● MATERIALS PROVIDED
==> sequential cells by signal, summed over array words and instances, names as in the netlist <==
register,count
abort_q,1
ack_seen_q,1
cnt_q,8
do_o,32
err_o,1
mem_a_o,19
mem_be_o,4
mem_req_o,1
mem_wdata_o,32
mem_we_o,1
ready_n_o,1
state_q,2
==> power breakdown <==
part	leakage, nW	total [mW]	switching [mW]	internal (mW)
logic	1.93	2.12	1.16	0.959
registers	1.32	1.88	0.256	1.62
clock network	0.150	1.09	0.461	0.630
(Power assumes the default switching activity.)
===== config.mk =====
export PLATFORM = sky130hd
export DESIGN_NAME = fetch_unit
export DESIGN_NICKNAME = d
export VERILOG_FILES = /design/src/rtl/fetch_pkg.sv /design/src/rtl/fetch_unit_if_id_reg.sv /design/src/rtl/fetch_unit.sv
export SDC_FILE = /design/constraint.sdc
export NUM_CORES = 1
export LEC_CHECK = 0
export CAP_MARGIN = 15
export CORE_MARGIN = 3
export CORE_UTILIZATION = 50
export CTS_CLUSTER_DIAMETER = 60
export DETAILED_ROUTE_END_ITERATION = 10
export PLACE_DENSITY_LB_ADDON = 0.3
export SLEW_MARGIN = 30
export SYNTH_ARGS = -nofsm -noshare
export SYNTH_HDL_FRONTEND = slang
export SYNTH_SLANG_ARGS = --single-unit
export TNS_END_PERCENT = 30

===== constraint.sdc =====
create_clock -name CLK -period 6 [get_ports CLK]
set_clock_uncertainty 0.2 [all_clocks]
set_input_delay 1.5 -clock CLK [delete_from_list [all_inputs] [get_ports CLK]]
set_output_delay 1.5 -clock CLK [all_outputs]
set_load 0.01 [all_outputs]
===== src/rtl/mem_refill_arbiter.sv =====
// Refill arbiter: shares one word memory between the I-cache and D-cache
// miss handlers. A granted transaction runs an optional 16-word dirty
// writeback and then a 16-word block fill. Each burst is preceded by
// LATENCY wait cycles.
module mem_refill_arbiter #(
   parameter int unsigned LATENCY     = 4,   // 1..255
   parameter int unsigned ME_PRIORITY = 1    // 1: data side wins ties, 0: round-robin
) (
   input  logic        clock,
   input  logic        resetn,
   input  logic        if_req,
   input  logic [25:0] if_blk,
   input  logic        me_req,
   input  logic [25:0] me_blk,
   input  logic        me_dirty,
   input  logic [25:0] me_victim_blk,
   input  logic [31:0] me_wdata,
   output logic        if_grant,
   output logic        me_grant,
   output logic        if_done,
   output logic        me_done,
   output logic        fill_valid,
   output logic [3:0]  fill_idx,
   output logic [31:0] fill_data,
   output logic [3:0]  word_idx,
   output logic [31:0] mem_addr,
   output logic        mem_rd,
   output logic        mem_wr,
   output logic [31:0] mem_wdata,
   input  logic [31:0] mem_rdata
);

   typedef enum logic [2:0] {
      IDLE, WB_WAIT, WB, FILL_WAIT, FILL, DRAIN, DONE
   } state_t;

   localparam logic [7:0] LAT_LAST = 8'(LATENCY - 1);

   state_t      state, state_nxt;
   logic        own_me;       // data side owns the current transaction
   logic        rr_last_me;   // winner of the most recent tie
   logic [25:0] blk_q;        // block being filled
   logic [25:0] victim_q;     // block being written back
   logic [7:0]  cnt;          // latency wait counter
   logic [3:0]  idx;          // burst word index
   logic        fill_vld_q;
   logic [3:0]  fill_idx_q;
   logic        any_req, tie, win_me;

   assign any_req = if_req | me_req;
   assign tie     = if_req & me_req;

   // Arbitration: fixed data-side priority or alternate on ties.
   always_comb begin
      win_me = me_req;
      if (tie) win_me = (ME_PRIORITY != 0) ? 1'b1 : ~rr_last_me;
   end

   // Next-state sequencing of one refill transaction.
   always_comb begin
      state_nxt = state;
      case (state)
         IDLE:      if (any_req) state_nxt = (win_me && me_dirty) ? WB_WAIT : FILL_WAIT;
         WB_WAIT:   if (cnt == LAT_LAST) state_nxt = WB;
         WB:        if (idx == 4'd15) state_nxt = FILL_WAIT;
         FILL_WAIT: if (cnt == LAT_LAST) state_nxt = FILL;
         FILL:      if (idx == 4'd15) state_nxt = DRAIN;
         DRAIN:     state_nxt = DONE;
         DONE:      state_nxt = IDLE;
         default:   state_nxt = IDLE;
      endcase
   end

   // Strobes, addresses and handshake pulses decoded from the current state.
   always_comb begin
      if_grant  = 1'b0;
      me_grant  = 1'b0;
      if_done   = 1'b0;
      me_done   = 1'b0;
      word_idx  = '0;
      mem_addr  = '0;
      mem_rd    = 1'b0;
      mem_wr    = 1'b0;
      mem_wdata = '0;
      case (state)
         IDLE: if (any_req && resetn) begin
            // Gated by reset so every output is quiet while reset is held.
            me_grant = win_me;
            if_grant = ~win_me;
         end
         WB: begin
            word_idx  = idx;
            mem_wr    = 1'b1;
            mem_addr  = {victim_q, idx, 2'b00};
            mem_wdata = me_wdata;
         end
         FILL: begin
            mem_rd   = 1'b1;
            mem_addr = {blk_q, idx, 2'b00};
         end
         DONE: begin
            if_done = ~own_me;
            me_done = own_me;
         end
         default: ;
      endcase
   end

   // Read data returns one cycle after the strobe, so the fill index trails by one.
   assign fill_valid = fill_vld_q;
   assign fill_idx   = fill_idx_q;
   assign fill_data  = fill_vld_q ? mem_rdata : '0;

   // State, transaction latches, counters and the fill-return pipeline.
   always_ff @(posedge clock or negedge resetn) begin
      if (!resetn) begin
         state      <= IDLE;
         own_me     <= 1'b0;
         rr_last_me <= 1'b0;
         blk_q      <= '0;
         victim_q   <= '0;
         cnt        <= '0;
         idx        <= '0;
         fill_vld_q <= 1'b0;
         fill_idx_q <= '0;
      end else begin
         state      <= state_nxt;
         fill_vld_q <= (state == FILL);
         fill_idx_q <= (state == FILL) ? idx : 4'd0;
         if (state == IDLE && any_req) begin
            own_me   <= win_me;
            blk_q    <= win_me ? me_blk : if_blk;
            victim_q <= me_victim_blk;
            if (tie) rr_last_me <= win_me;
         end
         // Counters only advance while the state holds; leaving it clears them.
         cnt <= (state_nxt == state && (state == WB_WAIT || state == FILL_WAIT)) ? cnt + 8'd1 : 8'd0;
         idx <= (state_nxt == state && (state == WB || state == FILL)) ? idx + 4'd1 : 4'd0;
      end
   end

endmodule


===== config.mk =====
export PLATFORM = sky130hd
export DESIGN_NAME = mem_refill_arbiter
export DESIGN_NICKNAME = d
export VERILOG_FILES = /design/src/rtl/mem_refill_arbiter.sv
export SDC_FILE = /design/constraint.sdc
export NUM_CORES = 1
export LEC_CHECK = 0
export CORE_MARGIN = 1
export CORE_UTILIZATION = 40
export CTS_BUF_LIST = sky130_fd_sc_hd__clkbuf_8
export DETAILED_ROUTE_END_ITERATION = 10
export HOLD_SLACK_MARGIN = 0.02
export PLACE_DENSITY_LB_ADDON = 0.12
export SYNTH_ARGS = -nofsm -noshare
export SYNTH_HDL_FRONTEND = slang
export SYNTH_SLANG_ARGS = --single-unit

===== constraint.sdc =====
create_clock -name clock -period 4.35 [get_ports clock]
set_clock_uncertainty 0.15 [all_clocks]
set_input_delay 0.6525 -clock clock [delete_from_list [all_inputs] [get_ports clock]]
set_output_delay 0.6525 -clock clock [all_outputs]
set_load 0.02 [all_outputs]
---
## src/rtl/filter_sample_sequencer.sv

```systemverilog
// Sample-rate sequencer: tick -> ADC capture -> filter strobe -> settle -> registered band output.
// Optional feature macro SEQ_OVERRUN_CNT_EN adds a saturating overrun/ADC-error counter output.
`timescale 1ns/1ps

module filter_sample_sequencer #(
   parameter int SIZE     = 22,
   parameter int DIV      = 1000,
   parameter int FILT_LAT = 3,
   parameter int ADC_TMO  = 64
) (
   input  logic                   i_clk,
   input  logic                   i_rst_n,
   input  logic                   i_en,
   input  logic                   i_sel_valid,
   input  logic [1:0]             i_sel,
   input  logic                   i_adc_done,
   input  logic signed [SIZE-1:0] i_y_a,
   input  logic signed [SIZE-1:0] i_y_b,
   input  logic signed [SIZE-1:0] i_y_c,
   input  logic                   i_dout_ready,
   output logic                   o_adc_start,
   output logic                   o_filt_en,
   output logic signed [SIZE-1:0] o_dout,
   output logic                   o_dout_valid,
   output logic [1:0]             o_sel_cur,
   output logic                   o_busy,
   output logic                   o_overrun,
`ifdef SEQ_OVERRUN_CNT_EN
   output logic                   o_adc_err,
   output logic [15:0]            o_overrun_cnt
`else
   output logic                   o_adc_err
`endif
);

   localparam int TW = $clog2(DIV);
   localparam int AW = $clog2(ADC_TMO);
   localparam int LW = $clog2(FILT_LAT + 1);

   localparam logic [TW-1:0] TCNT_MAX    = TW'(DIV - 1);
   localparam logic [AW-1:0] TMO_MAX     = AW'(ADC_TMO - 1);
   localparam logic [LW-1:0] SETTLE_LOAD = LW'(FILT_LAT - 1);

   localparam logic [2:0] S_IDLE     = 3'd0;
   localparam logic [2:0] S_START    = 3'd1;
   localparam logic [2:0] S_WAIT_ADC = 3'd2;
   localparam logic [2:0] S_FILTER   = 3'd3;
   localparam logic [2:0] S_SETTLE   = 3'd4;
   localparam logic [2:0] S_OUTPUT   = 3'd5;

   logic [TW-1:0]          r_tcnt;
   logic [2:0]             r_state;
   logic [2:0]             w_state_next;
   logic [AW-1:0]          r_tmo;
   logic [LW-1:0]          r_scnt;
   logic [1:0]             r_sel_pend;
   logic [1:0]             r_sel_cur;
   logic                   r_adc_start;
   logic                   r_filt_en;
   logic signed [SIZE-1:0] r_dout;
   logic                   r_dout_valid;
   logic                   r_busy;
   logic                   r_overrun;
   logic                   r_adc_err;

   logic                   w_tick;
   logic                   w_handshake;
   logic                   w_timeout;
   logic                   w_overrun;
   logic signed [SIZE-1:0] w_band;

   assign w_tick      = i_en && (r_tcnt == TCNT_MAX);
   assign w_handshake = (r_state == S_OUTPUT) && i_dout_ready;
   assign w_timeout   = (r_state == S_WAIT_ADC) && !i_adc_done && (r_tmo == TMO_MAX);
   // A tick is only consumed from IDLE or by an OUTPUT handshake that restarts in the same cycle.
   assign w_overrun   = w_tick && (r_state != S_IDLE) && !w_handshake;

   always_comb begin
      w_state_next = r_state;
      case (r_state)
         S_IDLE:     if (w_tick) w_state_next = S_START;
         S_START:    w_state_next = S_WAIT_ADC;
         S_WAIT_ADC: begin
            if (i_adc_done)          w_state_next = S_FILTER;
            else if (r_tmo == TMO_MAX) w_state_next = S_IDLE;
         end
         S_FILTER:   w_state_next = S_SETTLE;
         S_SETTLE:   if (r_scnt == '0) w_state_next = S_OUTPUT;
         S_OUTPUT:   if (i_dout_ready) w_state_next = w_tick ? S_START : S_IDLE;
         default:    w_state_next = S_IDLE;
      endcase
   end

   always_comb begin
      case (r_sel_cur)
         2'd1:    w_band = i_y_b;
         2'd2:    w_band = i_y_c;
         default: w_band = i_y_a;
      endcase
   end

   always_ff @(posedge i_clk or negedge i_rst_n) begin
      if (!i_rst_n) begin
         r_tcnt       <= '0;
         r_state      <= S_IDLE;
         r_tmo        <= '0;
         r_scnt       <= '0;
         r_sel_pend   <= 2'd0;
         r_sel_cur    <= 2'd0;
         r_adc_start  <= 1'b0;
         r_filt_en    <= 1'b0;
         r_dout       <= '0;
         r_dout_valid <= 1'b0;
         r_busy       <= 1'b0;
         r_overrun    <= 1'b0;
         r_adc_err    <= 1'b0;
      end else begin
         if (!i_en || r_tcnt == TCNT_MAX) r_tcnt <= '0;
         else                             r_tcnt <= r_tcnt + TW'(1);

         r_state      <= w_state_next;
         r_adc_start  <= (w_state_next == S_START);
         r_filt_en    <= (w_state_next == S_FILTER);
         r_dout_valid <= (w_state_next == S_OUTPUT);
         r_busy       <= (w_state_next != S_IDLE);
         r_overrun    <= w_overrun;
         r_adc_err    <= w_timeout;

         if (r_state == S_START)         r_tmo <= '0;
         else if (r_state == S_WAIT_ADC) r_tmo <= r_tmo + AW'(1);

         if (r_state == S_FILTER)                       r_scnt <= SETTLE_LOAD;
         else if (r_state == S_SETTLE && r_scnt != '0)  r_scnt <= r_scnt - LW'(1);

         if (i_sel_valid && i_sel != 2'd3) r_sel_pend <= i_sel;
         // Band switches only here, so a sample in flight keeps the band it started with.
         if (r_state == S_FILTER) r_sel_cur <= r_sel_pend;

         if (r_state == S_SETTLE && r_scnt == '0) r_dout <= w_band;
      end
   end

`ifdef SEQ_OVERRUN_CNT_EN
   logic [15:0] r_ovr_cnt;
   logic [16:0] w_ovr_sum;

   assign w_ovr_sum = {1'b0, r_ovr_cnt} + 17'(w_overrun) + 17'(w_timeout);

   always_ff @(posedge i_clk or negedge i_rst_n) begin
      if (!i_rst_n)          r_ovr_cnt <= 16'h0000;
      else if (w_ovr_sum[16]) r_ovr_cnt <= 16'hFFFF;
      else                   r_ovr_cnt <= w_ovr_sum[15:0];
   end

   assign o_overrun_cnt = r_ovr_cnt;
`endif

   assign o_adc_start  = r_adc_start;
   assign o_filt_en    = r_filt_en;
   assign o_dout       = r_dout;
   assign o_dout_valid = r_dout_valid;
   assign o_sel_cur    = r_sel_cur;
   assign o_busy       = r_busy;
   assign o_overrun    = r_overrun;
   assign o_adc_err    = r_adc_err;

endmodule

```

● EXERCISE AIM
Scan the material above for the word "period", and copy each line where it appears.

● EXERCISE ANSWER
create_clock -name CLK -period 6 [get_ports CLK]
create_clock -name clock -period 4.35 [get_ports clock]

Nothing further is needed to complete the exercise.